Я знал, я видел сам не раз, как его чувствительности, например, было тягостно отказать в чем-нибудь людям, стеснить их, наказать, строго понудить. Я даже часто дивился, глядя на него и слушая его речи, как могла эта натура, столь нежная, казалось, во всех смыслах столь идеальная, и сердечная, и быстрая, – как могла она подчиниться так беззаветно, глубоко, искренно и безответно – всему тому формализму, который в хорошем монашестве неизбежен! Скажу еще – не только неизбежен, но и в высшей степени плодотворен для духа, ибо он-то, этот общий формализм, дающий так мало простора индивидуальным расположениям, даже нередко хорошим, может быть, более всего другого упражняет волю инока ежечасными понуждениями и смиряет его своенравие, заставляя иногда даже и движениям любви и милосердия предпочесть послушание начальству или уставу.
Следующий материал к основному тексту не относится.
==> src/rtl/spi_req_arbiter.sv <==
// spi_req_arbiter: sequences byte bursts on a shared spi_master and
// round-robins ownership between two requesters, A and B.
`timescale 1ns/1ps
module spi_req_arbiter #(
  parameter int unsigned LEN_W      = 4,
  parameter int unsigned GAP_CYCLES = 2,
  parameter int unsigned TIMEOUT    = 1023
) (
  input  logic             clk,
  input  logic             reset,
  // requester A
  input  logic             a_req,
  input  logic [LEN_W-1:0] a_len,
  input  logic [7:0]       a_tx_data,
  output logic             a_grant,
  output logic             a_tx_pop,
  output logic [7:0]       a_rx_data,
  output logic             a_rx_valid,
  output logic             a_done,
  // requester B
  input  logic             b_req,
  input  logic [LEN_W-1:0] b_len,
  input  logic [7:0]       b_tx_data,
  output logic             b_grant,
  output logic             b_tx_pop,
  output logic [7:0]       b_rx_data,
  output logic             b_rx_valid,
  output logic             b_done,
  // status
  output logic             err,
  // spi_master side
  output logic             spi_start,
  output logic [7:0]       spi_data_in,
  input  logic [7:0]       spi_data_out,
  input  logic             spi_busy,
  input  logic             spi_done
);

  typedef enum logic [2:0] {
    S_IDLE,
    S_START,
    S_WAIT,
    S_GAP,
    S_FIN
  } state_t;

  // Owner encoding: 0 = A, 1 = B.
  localparam logic OWN_A = 1'b0;
  localparam logic OWN_B = 1'b1;

  localparam int unsigned TW = (TIMEOUT < 2) ? 1 : $clog2(TIMEOUT + 1);
  localparam int unsigned GW = (GAP_CYCLES < 2) ? 1 : $clog2(GAP_CYCLES);
  localparam logic [TW-1:0] TMO_LAST = TW'((TIMEOUT > 0) ? TIMEOUT - 1 : 0);
  localparam logic [GW-1:0] GAP_LAST = GW'((GAP_CYCLES > 0) ? GAP_CYCLES - 1 : 0);

  state_t           state;
  state_t           state_nxt;
  logic             owner;
  logic             last_owner;
  logic [LEN_W-1:0] remaining;
  logic [TW-1:0]    tmo_cnt;
  logic [GW-1:0]    gap_cnt;
  logic             abort;
  logic [7:0]       data_q;

  logic             fire;
  logic             pick_b;
  logic [7:0]       owner_tx;
  logic             tmo_hit;

  // Shared decode: a byte launches only from START with the master idle.
  always_comb begin
    fire     = (state == S_START) && !spi_busy;
    pick_b   = b_req && (!a_req || (last_owner == OWN_A));
    owner_tx = (owner == OWN_B) ? b_tx_data : a_tx_data;
    tmo_hit  = (state == S_WAIT) && !spi_done && (tmo_cnt >= TMO_LAST);
  end

  // State register.
  always_ff @(posedge clk or negedge reset) begin
    if (!reset) begin
      state <= S_IDLE;
    end else begin
      state <= state_nxt;
    end
  end

  // Next-state decode.
  always_comb begin
    state_nxt = state;
    case (state)
      S_IDLE: begin
        if (a_req || b_req) state_nxt = S_START;
      end
      S_START: begin
        if (!spi_busy) state_nxt = S_WAIT;
      end
      S_WAIT: begin
        if (spi_done) begin
          if (remaining == '0)   state_nxt = S_FIN;
          else if (GAP_CYCLES == 0) state_nxt = S_START;
          else                   state_nxt = S_GAP;
        end else if (tmo_hit) begin
          state_nxt = S_FIN;
        end
      end
      S_GAP: begin
        if (gap_cnt == GAP_LAST) state_nxt = S_START;
      end
      S_FIN: begin
        state_nxt = S_IDLE;
      end
      default: begin
        state_nxt = S_IDLE;
      end
    endcase
  end

  // Burst bookkeeping: grant, length, timers, rx capture.
  // tmo_cnt is loaded with 1 at launch so it counts cycles elapsed since the
  // start pulse; the abort lands in FIN exactly TIMEOUT cycles after start.
  always_ff @(posedge clk or negedge reset) begin
    if (!reset) begin
      owner      <= OWN_A;
      last_owner <= OWN_B;
      remaining  <= '0;
      tmo_cnt    <= '0;
      gap_cnt    <= '0;
      abort      <= 1'b0;
      data_q     <= '0;
      a_grant    <= 1'b0;
      b_grant    <= 1'b0;
      a_rx_data  <= '0;
      b_rx_data  <= '0;
      a_rx_valid <= 1'b0;
      b_rx_valid <= 1'b0;
    end else begin
      a_rx_valid <= 1'b0;
      b_rx_valid <= 1'b0;
      case (state)
        S_IDLE: begin
          if (a_req || b_req) begin
            owner     <= pick_b;
            a_grant   <= !pick_b;
            b_grant   <= pick_b;
            remaining <= pick_b ? b_len : a_len;
          end
        end
        S_START: begin
          if (!spi_busy) begin
            data_q  <= owner_tx;
            tmo_cnt <= TW'(1);
          end
        end
        S_WAIT: begin
          if (spi_done) begin
            if (owner == OWN_B) begin
              b_rx_data  <= spi_data_out;
              b_rx_valid <= 1'b1;
            end else begin
              a_rx_data  <= spi_data_out;
              a_rx_valid <= 1'b1;
            end
            if (remaining != '0) begin
              remaining <= remaining - LEN_W'(1);
              gap_cnt   <= '0;
            end
          end else if (tmo_hit) begin
            abort <= 1'b1;
          end else begin
            tmo_cnt <= tmo_cnt + TW'(1);
          end
        end
        S_GAP: begin
          gap_cnt <= gap_cnt + GW'(1);
        end
        S_FIN: begin
          a_grant    <= 1'b0;
          b_grant    <= 1'b0;
          last_owner <= owner;
          abort      <= 1'b0;
        end
        default: begin
        end
      endcase
    end
  end

  // Output decode: strobes go only to the current owner.
  always_comb begin
    spi_start   = fire;
    spi_data_in = (state == S_START) ? owner_tx : data_q;
    a_tx_pop    = fire && (owner == OWN_A);
    b_tx_pop    = fire && (owner == OWN_B);
    a_done      = (state == S_FIN) && (owner == OWN_A);
    b_done      = (state == S_FIN) && (owner == OWN_B);
    err         = (state == S_FIN) && abort;
  end

endmodule

==> config.mk <==
export PLATFORM = sky130hd
export DESIGN_NAME = spi_req_arbiter
export DESIGN_NICKNAME = d
export VERILOG_FILES = /design/src/rtl/spi_req_arbiter.sv
export SDC_FILE = /design/constraint.sdc
export NUM_CORES = 1
export LEC_CHECK = 0
export ABC_AREA = 1
export BUFFER_PORTS_ARGS = -buffer_cell sky130_fd_sc_hd__buf_4
export CORE_ASPECT_RATIO = 1.75
export CORE_MARGIN = 10
export CORE_UTILIZATION = 30
export CTS_BUF_LIST = sky130_fd_sc_hd__clkbuf_4
export DETAILED_ROUTE_END_ITERATION = 12
export PLACE_DENSITY = 0.47
export SYNTH_ARGS = -nofsm -noshare
export SYNTH_HDL_FRONTEND = slang
export SYNTH_SLANG_ARGS = --single-unit
==> constraint.sdc <==
create_clock -name clk -period 2.1 [get_ports clk]
set_input_delay 0.21 -clock clk [delete_from_list [all_inputs] [get_ports clk]]
set_output_delay 0.21 -clock clk [all_outputs]
set_load 0.1 [all_outputs]
Word-level counts from Yosys, hierarchy flattened

Cells that the tools add are included.

Register bits: 49
Bits in latches: 0
Memory bits (writable): 0
Memory bits (read-only): 0
Bits of input ports: 38
Output and inout bits: 34
Memories kept: 0

$add $sub $neg: 3
Multipliers: 0
Div/mod/pow operators: 0
Magnitude comparators: 1
Eq/ne operators: 13
Shifts and indexed selects: 0
Mux-type cells: 34
Bitwise logic cells: 3
Reduce and logical (&&, ||, !) cells: 33

Operators by type and width:

| cell                  | count |
|---|---|
| $mux 10               | 3 |
| $pmux 10 s2           | 1 |
| $mux 3                | 6 |
| $mux 4                | 4 |
| $mux 8                | 2 |
| $ne 2x2->1 const B    | 7 |
| $mux 1                | 12 |
| $pmux 3 s4            | 1 |
| $reduce_and 3->1      | 4 |
| $reduce_and 4->1      | 3 |
| $add 10x1->10 const B | 1 |
| $ge 10x10->1 const B  | 1 |
| $reduce_bool 2->1     | 5 |
| $logic_and 1x1->1     | 9 |
| $pmux 1 s2            | 4 |
| $pmux 4 s2            | 1 |
| $eq 3x2->1 const B    | 2 |
| $reduce_and 2->1      | 3 |
| $logic_not 1->1       | 4 |
| $logic_not 4->1       | 1 |
| $reduce_bool 4->1     | 1 |
| $sub 4x1->4 const B   | 1 |
| $eq 3x1->1 const B    | 1 |
| $eq 3x3->1 const B    | 1 |
| other kinds (6)       | 9 |

Longest topological paths before layout

Gate-level depths: netlist (run 1).

Word-level depth: 6
Depth in mapped cells: 12
Depth with buffers taken out: 12

Worst setup path before layout (run 1)

OpenSTA, ideal clock, no wires.

Kind: register to output
Start point: reg state[2]
End point: out spi_data_in[0]
Arrival time: 3.061 ns
Slack: -1.171 ns
Cell stages (with the launch flop): 6
Buffers on the path: 1
Cell sequence: dfrtp_1 -> clkinv_1 -> nand3_2 -> inv_1 -> buf_2 -> o21ai_0

Longest elaborated chain between the ends: 2

Ends and longest elaborated chain:

| element                | line | source |
|---|---|---|
| from (decl)            | 56   | `state_t state;` |
| from (signal assigned) | 84   | `state <= state_nxt;` |
| $eq 3x1->1             | 192  | `spi_data_in = (state == S_START) ? owner_tx : data_q;` |
| $mux 8                 | 192  |  |
| to (decl)              | 33   | `output logic [7:0] spi_data_in,` |

No other way between the ends.

Worst setup path in the final report (run 1)

Start point: reg state[1]
End point: out spi_data_in[7]

Same word-level chain as after synthesis.

==> summary.txt, run 1 <==
Yosys
  • Mux contribution to synthesized area: 0%
  • Yosys reg bits: 49
  • Post-synth cell types: 34
  • Synth top cells by count: 113 x nand2_1, 48 x dfrtp_1, 37 x inv_1
  • Largest family of logic cells by synthesized area: simple AND/OR/NAND/NOR gates
  • Synth Flop Type: dfrtp_1
  • Yosys top cell area share: between 40% and 50%
  • Synth Area in Adders: under 10%
  • Synth top area cells: dfrtp_1 44%, nand2_1 16%, inv_1 5.1%, o21ai_0 5.0%, nand3_1 4.6%
  • Average size of a mapped cell: around 7.7 µm²
  • Cell with the most instances after synthesis: nand2_1
  • Compound-gate portion of the synthesized area: a little under an eighth
  • EDFF count, synth: 0
  • Simple-Gate Fraction of Synth Area: 31.8%
  • Post-synthesis cell count: about 350
  • Cell Area, Synth: between 2000 and 3000 µm²
  • Asr flop ratio synth: 100%
  • YS warnings: 0
  • Sequential-to-total area share from yosys stat: roughly 45%
  • Cell accounting for the most synthesized area: dfrtp_1
  • Post-Synth XOR/XNOR Area: 0.323%
  • Mapped Nets: 392

Route
  • Drt first pass iters: 4
  • Vias per inst: between 4 and 5
  • DR iter-0 viols: between 100 and 150
  • DRC errors left: 0
  • Wire per inst: between 10 and 15 µm
  • Post-route ant nets: 0
  • Detailed Route WL: 7720 µm
  • Routed vias: 2479

Run status
  • Outcome: finished clean

Setup path
  • Slowest stage delay, CP: 480 ps
  • CP required: approximately 1900 ps
  • Crit Path Max Fanout: 8
  • CP Cell Sequence: inv_4 > nand3_4 > buf_12 > clkinvlp_4 > nand2_1 > o21ai_1 > buf_6
  • CP Capture Type: primary output
  • Slowest CP cell: dfrtp_2
  • Setup Crit Path Kind: reg2out
  • Critical path launch point type: register
  • Reg-to-Reg End: tmo_cnt[5]
  • Arr. time, crit path: roughly 1800 ps
  • Reg2reg path depth: 9
  • Worst r2r src: state[1]
  • R2r setup slk: ~380 ps

Clock tree
  • Clk slew on worst S/H paths: between 150 and 200 ps
  • Clk_lat worst skew: 410 ps
  • # H-tree levels: 2
  • CTS tree: built
  • CTS root buf: clkbuf_4
  • Maximum buffer depth of the clock tree: 2
  • Clk sink count: about 50
  • Total CTS buffers: 5

STA
  • Period utilisation layout: 96.3%
  • Measured slew at the worst slew-check pin: 662 ps
  • Fmax: about 490 MHz
  • Crit path time final: between 2000 and 2500 ps
  • Final hold viol count: 0
  • Final slew viol count: 0
  • Final Skew: roughly 32 ps
  • Slew HR: approximately 56%
  • # setup viols final: 0
  • Hold Worst Slack: ~52 ps

GRT
  • First-pass GRT wire length: 12800 µm
  • Gr usage total: 11.7%
  • Antenna violations before repair: 0
  • Largest net degree at the start of global routing: 50
  • Total gr overflow: 0
  • Vias in the first global route: 2596

Die
  • Die Area: around 13000 µm²
  • Row cnt: 45
  • DIE HEIGHT: around 150 µm
  • Initial core utilization: between 30% and 40%
  • Chip width: a little over 90 µm
  • Area of the core: 8730 µm²
  • Io pins: slightly above 70

Layout
  • Antenna diodes: 0
  • Area Overhead vs Synth: 31.8%
  • Fin nets: 470
  • Finished Cell Area: around 3600 µm²
  • Share of layout cells above drive strength 1: approximately a third

Flow run
  • Maxcap violations: 0

Placement
  • IO Port Bufs: 71
  • GPL Wtd Cong: ~0.76
  • DPL Wire Length: approximately 5800 µm
  • Cell Area, Placed: roughly 3400 µm²

Worst hold path
  • Hold Crit Class: in2reg
  • Hold path endpoint: b_rx_data[6]
  • Hold Crit Depth: 3
  • Min-delay src: spi_data_out[6]
-- what timing repair did --
| action | in CTS | in global routing |
|---|---|---|
| hold buffers | 1 | 0 |
| hold endpoints to repair | 48 | 0 |
| resized for setup | 17 | 9 |
| setup endpoints to repair | 11 | 13 |
| pin swaps | 1 | 0 |
| setup buffers | 2 | 2 |
| cloned | 1 | 0 |
-- sequential cells by signal (all words and copies together) (netlist names) --
register / flops
state: 3
owner: 1
a_grant: 1
b_grant: 1
remaining: 4
last_owner: 1
gap_cnt: 1
a_rx_valid: 1
tmo_cnt: 10
a_rx_data: 8
data_q: 8
abort: 1
b_rx_valid: 1
b_rx_data: 8
-- cells by family (layout without fill, tap and decap cells) --
kind of cell | after synthesis | in the layout
AO/OA/AOI/OAI | 55 | 55
XOR/XNOR | 1 | 1
adder cells (fa/ha/maj) | 3 | 3
buffers and inverters | 55 | 134
flip-flops | 49 | 49
AND/OR/NAND/NOR | 188 | 188
-- worst max path at each step --
stage	start	to	slack (ps)
after global placement	state[1]	spi_data_in[0]	310
after floorplan	state[2]	spi_data_in[0]	-420
after detailed placement	state[1]	spi_data_in[2]	270
final	state[1]	spi_data_in[7]	80
after CTS	state[0]	a_done	1
after global routing	state[0]	b_done	-3
-- worst max-delay path: cells and delay by family, from the launching register on --
family / cells / cell delay (ps)
flops: 1 / 480
compound gates: 1 / 110
simple gates: 2 / 180
buf+inv: 4 / 620
-- cell type report --
cell class | count | area (µm²)
Fill cell | 937 | 5150
Sequential cell | 49 | 1230
Clock buffer | 5 | 37.5
Tap cell | 117 | 146
Timing Repair inverter | 1 | 7.51
Clock inverter | 3 | 28.8
Inverter | 45 | 183
Timing Repair Buffer | 80 | 669
Multi-Input combinational cell | 247 | 1270
-- placed cells by master, fill, tap and decap left out, types with 2 or more instances in the layout --
cell type	instances
buf_12	2
dfrtp_1	46
inv_1	34
inv_2	6
inv_4	2
nand3_1	25
nor2_1	21
clkinvlp_4	3
a21oi_1	6
o21ai_0	19
nand3_2	4
buf_6	9
buf_4	67
nor2_4	7
nand2_4	3
o21ai_2	8
or2_2	3
clkbuf_4	5
nand2_1	113
o211ai_1	2
nand3_4	2
dfrtp_2	2
ha_1	3
nand2_2	2
o21ai_1	17
nor2_2	4
-- through the flow --
| step | setup TNS, ps | std cells | utilization (%) | setup slack [ps] |
|---|---|---|---|---|
| floorplan | -3390 | 351 | - | -424 |
| global placement | 0 | 533 | 38.5 | 312 |
| detailed placement | 0 | 533 | 38.5 | 268 |
| CTS | 0 | 545 | 40.5 | 1.20 |
| global route | -2.87 | 547 | 41.0 | -2.87 |
| finish | 0 | 547 | 41.0 | 78.2 |
-- layer usage --
layer  up-vias  global-route usage [%]  routed length (µm)
met5         -                       0                   0
met4         0                    4.96                 200
met3        12                    4.07                 482
met2        61                    20.8                4010
met1      1147                    11.9                3030
li1       1259                       -                   -
Power of run 1 is left out: the tool's default activity adds up to more than one toggle a clock period on the data nets, which glitch-free logic cannot reach.
==> run 2, diff against run 1 <==
--- a/config.mk
+++ b/config.mk
@@ -13,6 +13,7 @@
 export CTS_BUF_LIST = sky130_fd_sc_hd__clkbuf_4
 export DETAILED_ROUTE_END_ITERATION = 12
 export PLACE_DENSITY = 0.47
+export RECOVER_POWER = 100
 export SYNTH_ARGS = -nofsm -noshare
 export SYNTH_HDL_FRONTEND = slang
 export SYNTH_SLANG_ARGS = --single-unit
==> summary.txt, run 2 (synthesis gave the netlist of run 1 again) <==
Layout
  • Register area: 1230 µm² (unchanged)
  • Area Overhead vs Synth: 27.7% (was 31.8%)
  • Footprint of the multi-input gates: 1230 µm² (was 1270 µm²)
  • Register with the most flip-flops: tmo_cnt (unchanged)
  • Fin nets: 470 (unchanged)
  • Finished Cell Area: 3460 µm² (was 3570 µm²)
  • Most frequent cells in the layout: 114 x nand2_1, 46 x dfrtp_1, 43 x buf_4, 36 x inv_1, 26 x nand3_1 (was 113 x nand2_1, 67 x buf_4, 46 x dfrtp_1, 34 x inv_1, 25 x nand3_1)
  • Fillers: 970 (was 937)
  • Final core occ: 39.7% (was 41.0%)
  • Share of layout cells above drive strength 1: 29.5% (was 31.9%)
  • Most common cell after layout, fill and taps aside: nand2_1 (unchanged)
  • Max reg flops: 10 (unchanged)
  • Antenna diodes: 0 (unchanged)

Worst hold path
  • Hold Crit Depth: 3 (unchanged)
  • Min-delay src: spi_data_out[6] (unchanged)
  • Hold Crit Class: in2reg (unchanged)

Die
  • Row cnt: 45 (unchanged)
  • DIE HEIGHT: 146 µm (unchanged)
  • Die Area: 13400 µm² (unchanged)
  • Chip width: 91.9 µm (unchanged)
  • Area of the core: 8730 µm² (unchanged)
  • Io pins: 72 (unchanged)
  • Initial core utilization: 31.1% (unchanged)

Route
  • Routed vias: 2464 (was 2479)
  • Post-route ant nets: 0 (unchanged)
  • Wire per inst: 14.0 µm (was 14.1 µm)
  • DRC errors left: 0 (unchanged)
  • Detailed Route WL: 7660 µm (was 7720 µm)
  • Vias per inst: 4.50 (was 4.53)
  • DR iter-0 viols: 136 (was 146)
  • Drt first pass iters: 4 (unchanged)

Setup path
  • Crit path launch: state[1] (unchanged)
  • Setup Crit Path Kind: reg2out (unchanged)
  • Critical path endpoint: spi_data_in[0] (was spi_data_in[7])
  • Reg2reg path depth: 9 (unchanged)
  • R2r setup slk: 180 ps (was 380 ps)
  • CP bufs+invs: 4 (unchanged)
  • CP Capture Type: primary output (unchanged)
  • Arr. time, crit path: 1800 ps (was 1810 ps)
  • CP Cell Sequence: inv_4 > nand3_4 > buf_12 > clkinvlp_4 > nand2_1 > o21ai_1 > buf_4 (was inv_4 > nand3_4 > buf_12 > clkinvlp_4 > nand2_1 > o21ai_1 > buf_6)
  • Reg-to-Reg End: tmo_cnt[2] (was tmo_cnt[5])
  • CP delay by family, top: buffers and inverters (unchanged)
  • CP required: 1890 ps (about the same)
  • Crit Path Max Fanout: 8 (unchanged)
  • Levels on crit path: 7 (unchanged)
  • Slowest stage delay, CP: 480 ps (about the same)
  • Critical path launch point type: register (unchanged)
  • Slowest CP cell: dfrtp_2 (unchanged)
  • Worst r2r src: state[1] (unchanged)

STA
  • Worst setup margin: 89.5 ps (was 78.2 ps)
  • RSZ-0062 raised after global routing: false
  • Final Skew: 32.6 ps (was 31.5 ps)
  • Slew HR: 14.0% (was 55.9%)
  • Final hold viol count: 0 (unchanged)
  • Measured slew at the worst slew-check pin: 1290 ps (was 662 ps)
  • Fmax: 497 MHz (was 495 MHz)
  • # setup viols final: 0 (unchanged)
  • Crit path time final: 2010 ps (was 2020 ps)
  • Period utilisation layout: 95.7% (was 96.3%)
  • Final slew viol count: 0 (unchanged)

Clock tree
  • Clk slew on worst S/H paths: 180 ps (about the same)
  • Clk sink count: 49 (unchanged)
  • CTS root buf: clkbuf_4 (unchanged)
  • Total CTS buffers: 5 (unchanged)
  • CTS tree: built (unchanged)
  • Clk_lat worst skew: 410 ps (about the same)
  • # H-tree levels: 2 (unchanged)
  • Maximum buffer depth of the clock tree: 2 (unchanged)

Placement
  • DPL Wire Length: 5790 µm (unchanged)
  • GPL Wtd Cong: 0.755 (unchanged)
  • Cell Area, Placed: 3360 µm² (unchanged)
  • IO Port Bufs: 71 (unchanged)
  • Place WS: 268 ps (unchanged)

GRT
  • Antenna violations before repair: 0 (unchanged)
  • Total gr overflow: 0 (unchanged)
  • Largest net degree at the start of global routing: 50 (unchanged)
  • Vias in the first global route: 2596 (unchanged)
  • First-pass GRT wire length: 12800 µm (unchanged)
  • Gr usage total: 11.7% (unchanged)

Run status
  • Outcome: finished clean (unchanged)

Flow run
  • Maxcap violations: 0 (unchanged)
-- run 2: cell types whose count changed in the layout (fill, tap and decap cells not counted), sizes merged --
cell	previous run	this run
clkbuf	5	31
buf	79	53
-- run 2: area by class of cell --
cell class | instances | area share, %
multi-input cells | 247 | 35.6
inverters | 45 | 5.28
flip-flops and latches | 49 | 35.5
repair inverters | 1 | 0.217
repair buffers | 80 | 17.2
well taps | 117 | 4.23
clock buffers | 5 | 1.08
clock inverters | 3 | 0.831
-- run 2: through the flow --
stage / TNS, ps / cells / hold WS (ps)
2_1_floorplan: -3390 / 351 / -85.6
3_3_place_gp: 0 / 533 / 294
3_5_place_dp: 0 / 533 / 303
4_1_cts: 0 / 545 / 24.8
5_1_grt: 0 / 547 / 22.5
6_report: 0 / 547 / 42.0
-- run 2: worst min-delay path by stage --
stage | end | slack, ps
6_report | b_rx_data[6] | 40
5_1_grt | b_rx_data[5] | 20
4_1_cts | a_rx_data[6] | 20
3_5_place_dp | remaining[2] | 300
3_3_place_gp | remaining[2] | 290
2_1_floorplan | a_grant | -90
-- run 2: timing repair --
item / in CTS / in global routing
resized for setup: 17 / 9
endpoints found under the hold margin: 48 / 0
endpoints found under the setup margin: 11 / 13
setup buffers: 2 / 2
hold buffers: 1 / 0
gates cloned: 1 / 0
pin swaps: 1 / 0
-- run 2: metal layers --
layer	part of all wire, %	vias up	track usage (%)
met3	6.3	11	4.07
met5	0	-	0
met4	2.5	0	4.96
met2	52	60	20.8
li1	-	1263	-
met1	39	1130	11.9
-- run 2: worst min-delay path, stage by stage --
cell and delay (ps):
buf_4 100, inv_1 50, o21ai_1 60
Power of run 2 is left out for the same reason.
Поживши на Святой горе, я понял скоро и сам всю душевную, психологическую, так сказать, важность всего того, что многие, по грубому непониманию, зовут «излишними внешностями».
Но и понявши, я продолжал дивиться, как такая, выражаясь по-нынешнему (т. е. противно и даже довольно глупо) «нервная» натура смогла подчиниться всему этому так глубоко и так искренно! И, дивясь, только еще больше любил и уважал его.
В последние, <18>80-е, года, по свидетельству очевидцев, о<тец> Макарий достиг крайнего бесстрастия. Его уже ничто не возмущало: никакая случайность, никакая внезапность.
«Если бы и гора Афонская с грохотом валилась в море, – он и тогда, кажется, не смутился бы!» Так выражаются эти очевидцы.